* HOW TO COMPLETE THIS TASK
From the data that follows, copy every line holding the string "pixels".

[DATA LISTING]

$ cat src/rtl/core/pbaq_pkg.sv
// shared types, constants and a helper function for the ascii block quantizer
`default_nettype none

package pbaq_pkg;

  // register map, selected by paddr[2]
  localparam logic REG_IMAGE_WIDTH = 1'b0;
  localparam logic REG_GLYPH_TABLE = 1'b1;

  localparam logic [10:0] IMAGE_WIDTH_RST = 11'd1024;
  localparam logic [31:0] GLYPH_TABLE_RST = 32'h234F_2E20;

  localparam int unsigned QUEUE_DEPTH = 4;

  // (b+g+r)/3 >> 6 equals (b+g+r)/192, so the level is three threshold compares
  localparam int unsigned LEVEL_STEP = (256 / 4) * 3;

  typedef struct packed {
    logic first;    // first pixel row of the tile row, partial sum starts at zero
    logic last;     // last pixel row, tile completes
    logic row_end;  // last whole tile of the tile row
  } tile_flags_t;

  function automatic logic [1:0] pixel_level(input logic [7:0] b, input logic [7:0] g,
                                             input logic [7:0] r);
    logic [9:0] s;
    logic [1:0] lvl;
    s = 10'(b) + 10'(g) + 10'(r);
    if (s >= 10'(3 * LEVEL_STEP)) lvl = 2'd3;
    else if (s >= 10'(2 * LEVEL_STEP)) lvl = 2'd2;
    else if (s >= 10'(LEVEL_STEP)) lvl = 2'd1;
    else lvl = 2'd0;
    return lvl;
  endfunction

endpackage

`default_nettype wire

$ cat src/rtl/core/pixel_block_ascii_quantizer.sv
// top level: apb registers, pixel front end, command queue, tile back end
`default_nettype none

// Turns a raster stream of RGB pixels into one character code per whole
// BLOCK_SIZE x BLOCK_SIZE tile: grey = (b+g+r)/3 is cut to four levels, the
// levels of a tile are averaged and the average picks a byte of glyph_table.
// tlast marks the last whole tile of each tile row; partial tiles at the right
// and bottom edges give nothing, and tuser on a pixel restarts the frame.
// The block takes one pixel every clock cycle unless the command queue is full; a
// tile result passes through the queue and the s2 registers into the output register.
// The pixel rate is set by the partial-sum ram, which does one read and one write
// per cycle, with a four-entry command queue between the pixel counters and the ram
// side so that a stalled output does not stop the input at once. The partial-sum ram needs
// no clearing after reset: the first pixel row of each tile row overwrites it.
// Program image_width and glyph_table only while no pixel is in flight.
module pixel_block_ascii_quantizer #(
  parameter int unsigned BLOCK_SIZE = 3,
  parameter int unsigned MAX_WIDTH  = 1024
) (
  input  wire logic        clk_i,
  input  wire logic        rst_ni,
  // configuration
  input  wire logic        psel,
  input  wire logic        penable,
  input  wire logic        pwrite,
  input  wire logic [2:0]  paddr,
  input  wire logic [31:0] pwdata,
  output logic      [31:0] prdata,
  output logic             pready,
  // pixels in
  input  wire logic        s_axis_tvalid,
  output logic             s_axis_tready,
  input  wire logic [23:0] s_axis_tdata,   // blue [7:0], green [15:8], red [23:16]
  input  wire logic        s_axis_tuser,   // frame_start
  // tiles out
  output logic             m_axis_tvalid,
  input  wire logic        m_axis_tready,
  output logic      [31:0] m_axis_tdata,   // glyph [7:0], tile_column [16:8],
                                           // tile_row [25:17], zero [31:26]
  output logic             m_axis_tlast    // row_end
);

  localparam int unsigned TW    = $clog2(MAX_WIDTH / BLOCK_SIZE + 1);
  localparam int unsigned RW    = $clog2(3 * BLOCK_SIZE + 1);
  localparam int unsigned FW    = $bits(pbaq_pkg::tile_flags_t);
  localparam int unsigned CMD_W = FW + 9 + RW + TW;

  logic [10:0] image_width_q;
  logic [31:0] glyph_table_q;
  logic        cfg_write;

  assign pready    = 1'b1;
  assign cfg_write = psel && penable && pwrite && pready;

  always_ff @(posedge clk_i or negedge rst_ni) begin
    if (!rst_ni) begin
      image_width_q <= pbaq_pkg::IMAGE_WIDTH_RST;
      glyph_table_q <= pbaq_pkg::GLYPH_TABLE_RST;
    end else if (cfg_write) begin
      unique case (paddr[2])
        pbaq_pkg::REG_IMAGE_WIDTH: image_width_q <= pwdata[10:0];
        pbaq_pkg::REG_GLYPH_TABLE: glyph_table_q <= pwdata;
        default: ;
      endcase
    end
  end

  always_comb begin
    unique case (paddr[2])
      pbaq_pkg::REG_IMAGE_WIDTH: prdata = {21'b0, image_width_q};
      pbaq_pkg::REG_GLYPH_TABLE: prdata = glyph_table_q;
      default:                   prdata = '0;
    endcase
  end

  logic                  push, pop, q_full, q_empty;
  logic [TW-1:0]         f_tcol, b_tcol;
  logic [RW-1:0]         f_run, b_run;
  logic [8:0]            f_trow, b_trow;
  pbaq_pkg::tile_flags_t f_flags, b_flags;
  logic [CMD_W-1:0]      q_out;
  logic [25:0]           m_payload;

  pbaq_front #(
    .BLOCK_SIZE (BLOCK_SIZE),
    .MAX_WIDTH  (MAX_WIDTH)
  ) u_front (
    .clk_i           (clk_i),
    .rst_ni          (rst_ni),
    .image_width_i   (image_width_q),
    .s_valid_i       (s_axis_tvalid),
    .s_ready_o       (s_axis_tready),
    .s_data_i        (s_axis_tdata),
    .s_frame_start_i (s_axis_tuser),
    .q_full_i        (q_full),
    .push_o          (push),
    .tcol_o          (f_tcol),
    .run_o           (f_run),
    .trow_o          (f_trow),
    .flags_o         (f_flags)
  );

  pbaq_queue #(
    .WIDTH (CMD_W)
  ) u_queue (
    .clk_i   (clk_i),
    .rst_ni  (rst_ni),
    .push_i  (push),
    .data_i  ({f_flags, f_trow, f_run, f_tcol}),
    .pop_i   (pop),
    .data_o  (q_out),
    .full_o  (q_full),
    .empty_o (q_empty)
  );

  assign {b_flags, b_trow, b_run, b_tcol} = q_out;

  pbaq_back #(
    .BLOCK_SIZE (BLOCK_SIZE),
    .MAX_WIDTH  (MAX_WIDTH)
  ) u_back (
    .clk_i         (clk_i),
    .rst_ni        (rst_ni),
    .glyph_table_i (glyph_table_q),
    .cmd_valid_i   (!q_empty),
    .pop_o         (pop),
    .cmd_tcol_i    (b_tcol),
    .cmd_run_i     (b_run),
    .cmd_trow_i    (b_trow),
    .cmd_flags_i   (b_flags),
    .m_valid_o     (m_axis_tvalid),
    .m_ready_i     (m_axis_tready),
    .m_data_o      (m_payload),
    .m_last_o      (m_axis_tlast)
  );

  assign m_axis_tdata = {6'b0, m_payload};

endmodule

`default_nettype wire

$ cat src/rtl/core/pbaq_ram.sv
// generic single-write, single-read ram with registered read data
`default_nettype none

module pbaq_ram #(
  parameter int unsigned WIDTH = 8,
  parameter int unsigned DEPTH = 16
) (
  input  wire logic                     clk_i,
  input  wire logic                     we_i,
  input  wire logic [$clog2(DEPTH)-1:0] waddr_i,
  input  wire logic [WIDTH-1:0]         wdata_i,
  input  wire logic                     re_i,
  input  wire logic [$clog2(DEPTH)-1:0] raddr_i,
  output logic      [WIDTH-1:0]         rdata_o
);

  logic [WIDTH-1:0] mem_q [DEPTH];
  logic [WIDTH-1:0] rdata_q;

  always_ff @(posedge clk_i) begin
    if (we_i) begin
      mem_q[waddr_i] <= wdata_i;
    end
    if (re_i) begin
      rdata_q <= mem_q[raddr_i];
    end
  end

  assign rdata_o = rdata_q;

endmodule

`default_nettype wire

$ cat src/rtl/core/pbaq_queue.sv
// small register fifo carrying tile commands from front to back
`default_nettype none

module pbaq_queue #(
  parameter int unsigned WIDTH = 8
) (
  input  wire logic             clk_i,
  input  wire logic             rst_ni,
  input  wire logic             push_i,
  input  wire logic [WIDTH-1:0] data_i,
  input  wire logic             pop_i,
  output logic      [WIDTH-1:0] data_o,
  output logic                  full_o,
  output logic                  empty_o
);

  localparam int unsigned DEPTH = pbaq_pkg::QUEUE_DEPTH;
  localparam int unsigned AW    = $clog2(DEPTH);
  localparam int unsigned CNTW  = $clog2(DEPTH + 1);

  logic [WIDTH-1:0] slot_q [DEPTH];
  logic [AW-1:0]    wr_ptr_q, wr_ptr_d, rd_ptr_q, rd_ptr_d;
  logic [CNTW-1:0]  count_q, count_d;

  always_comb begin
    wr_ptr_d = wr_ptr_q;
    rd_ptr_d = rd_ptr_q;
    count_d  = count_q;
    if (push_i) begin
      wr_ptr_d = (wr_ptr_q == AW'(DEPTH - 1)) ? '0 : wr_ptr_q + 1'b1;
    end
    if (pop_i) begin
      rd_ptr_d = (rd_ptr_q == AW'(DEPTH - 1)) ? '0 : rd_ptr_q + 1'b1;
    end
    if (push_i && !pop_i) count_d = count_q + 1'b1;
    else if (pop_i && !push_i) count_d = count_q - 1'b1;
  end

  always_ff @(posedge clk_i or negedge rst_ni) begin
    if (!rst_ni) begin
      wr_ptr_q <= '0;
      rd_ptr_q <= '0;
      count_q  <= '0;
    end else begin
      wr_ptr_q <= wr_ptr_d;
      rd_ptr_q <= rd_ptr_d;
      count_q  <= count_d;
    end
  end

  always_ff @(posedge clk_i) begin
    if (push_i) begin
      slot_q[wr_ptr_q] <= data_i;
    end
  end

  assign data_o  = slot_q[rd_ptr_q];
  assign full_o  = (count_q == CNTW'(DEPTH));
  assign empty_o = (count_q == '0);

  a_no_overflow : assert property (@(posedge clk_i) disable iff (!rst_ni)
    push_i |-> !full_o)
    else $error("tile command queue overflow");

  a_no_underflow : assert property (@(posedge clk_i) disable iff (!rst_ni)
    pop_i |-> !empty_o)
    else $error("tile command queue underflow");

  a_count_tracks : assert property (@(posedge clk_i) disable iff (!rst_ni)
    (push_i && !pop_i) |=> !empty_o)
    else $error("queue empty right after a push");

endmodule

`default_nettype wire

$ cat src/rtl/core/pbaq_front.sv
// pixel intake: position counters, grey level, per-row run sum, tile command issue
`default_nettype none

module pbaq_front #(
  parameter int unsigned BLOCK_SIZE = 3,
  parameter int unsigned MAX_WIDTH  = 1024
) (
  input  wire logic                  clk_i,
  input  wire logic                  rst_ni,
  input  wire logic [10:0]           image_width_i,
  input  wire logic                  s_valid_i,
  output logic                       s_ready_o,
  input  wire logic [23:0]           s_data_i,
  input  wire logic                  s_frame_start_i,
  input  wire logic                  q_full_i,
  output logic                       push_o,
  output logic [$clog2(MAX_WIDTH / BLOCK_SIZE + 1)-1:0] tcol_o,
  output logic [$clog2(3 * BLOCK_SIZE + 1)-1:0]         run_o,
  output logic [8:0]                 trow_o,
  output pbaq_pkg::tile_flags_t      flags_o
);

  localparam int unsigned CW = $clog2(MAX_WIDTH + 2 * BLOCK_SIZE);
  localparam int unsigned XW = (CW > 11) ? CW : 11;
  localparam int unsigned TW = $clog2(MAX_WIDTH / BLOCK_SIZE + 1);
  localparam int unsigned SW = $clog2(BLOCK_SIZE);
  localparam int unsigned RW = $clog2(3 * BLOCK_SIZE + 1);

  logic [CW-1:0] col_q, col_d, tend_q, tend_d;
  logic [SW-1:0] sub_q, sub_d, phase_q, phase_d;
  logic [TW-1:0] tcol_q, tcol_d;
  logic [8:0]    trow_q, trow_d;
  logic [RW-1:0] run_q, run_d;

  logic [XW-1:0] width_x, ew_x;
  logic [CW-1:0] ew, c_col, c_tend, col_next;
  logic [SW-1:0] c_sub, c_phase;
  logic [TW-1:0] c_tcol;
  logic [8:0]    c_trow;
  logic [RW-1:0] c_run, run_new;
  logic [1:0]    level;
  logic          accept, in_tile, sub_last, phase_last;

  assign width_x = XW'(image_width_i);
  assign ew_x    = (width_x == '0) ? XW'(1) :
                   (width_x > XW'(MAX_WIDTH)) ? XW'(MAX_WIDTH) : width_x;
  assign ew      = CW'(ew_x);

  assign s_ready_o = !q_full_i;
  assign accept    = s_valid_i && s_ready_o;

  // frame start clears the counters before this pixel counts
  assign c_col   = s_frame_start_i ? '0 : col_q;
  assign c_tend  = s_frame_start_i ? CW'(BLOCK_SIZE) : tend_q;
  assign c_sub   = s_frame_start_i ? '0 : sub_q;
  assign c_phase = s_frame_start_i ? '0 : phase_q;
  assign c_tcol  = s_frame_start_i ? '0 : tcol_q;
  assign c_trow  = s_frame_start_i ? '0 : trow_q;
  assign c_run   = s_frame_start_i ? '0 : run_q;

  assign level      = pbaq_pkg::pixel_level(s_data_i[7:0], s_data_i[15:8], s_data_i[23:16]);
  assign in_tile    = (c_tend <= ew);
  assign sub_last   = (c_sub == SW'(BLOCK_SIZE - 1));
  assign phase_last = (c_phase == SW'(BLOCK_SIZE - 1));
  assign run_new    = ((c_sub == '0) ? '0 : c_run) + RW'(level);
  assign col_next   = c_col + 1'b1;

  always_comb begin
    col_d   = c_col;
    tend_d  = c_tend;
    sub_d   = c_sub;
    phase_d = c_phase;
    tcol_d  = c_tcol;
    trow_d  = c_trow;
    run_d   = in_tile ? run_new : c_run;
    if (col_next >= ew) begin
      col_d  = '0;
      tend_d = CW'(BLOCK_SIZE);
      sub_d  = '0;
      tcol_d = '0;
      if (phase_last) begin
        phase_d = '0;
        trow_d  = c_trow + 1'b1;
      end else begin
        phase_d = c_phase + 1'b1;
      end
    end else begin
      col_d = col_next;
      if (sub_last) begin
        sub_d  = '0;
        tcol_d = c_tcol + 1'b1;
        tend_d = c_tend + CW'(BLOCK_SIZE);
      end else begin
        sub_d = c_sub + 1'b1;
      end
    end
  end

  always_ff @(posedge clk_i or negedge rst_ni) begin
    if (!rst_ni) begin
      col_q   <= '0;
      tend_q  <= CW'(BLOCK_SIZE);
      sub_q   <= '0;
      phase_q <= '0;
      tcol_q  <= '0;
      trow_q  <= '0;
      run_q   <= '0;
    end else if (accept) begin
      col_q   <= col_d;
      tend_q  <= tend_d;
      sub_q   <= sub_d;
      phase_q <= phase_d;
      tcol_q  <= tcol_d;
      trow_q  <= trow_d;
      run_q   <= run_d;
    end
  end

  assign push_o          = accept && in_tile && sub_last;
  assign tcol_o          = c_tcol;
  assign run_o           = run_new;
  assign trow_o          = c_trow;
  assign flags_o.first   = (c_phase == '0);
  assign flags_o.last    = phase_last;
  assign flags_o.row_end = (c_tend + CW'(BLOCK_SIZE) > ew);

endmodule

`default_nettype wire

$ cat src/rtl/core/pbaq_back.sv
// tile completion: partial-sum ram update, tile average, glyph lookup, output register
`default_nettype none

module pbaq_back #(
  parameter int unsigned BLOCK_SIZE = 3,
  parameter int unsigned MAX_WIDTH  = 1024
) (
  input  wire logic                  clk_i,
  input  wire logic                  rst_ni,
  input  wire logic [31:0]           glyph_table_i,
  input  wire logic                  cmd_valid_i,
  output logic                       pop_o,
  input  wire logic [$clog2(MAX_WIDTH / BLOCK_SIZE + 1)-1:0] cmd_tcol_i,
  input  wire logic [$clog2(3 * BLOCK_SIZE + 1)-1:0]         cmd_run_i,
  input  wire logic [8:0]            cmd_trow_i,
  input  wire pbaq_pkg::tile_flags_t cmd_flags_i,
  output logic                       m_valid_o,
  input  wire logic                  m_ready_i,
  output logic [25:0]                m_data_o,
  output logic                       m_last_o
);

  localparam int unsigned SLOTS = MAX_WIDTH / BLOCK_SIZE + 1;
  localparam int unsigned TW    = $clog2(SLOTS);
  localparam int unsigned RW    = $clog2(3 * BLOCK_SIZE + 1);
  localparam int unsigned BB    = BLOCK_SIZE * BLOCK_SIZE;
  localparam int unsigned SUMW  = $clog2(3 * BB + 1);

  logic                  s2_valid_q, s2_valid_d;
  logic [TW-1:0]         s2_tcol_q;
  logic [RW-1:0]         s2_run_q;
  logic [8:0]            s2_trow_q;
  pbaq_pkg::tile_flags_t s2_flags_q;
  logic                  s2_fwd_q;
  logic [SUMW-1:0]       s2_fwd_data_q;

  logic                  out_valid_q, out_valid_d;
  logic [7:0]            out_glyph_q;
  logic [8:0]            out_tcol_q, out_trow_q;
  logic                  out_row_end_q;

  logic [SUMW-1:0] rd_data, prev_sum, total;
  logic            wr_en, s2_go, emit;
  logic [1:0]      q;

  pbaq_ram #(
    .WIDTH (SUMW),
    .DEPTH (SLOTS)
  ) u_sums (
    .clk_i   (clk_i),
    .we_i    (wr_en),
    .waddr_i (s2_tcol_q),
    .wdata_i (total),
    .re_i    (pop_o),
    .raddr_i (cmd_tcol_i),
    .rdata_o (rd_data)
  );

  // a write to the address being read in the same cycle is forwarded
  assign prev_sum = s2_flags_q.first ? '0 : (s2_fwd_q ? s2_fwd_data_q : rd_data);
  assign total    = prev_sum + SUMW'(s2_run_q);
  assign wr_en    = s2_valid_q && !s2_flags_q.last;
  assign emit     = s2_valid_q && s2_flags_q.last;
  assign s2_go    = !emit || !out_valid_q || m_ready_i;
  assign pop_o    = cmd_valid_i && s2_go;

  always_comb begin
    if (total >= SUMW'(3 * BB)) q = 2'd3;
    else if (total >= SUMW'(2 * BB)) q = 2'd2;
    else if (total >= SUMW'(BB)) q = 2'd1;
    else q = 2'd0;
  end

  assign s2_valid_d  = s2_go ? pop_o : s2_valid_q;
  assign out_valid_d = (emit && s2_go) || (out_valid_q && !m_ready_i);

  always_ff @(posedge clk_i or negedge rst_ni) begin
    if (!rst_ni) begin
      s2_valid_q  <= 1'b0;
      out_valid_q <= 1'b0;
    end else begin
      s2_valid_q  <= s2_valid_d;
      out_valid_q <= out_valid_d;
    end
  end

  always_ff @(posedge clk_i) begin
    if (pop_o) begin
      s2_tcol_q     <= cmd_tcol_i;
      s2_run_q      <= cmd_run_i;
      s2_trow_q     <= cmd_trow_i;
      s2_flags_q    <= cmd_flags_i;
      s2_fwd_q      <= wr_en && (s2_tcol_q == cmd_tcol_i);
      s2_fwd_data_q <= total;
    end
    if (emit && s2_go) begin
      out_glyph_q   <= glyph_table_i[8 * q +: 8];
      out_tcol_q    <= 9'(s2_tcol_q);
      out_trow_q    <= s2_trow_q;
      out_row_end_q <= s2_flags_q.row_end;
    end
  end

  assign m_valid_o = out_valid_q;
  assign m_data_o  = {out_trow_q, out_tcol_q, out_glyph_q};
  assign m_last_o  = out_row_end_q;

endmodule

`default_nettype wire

[/DATA LISTING]

* OUTPUT
// Turns a raster stream of RGB pixels into one character code per whole
  // pixels in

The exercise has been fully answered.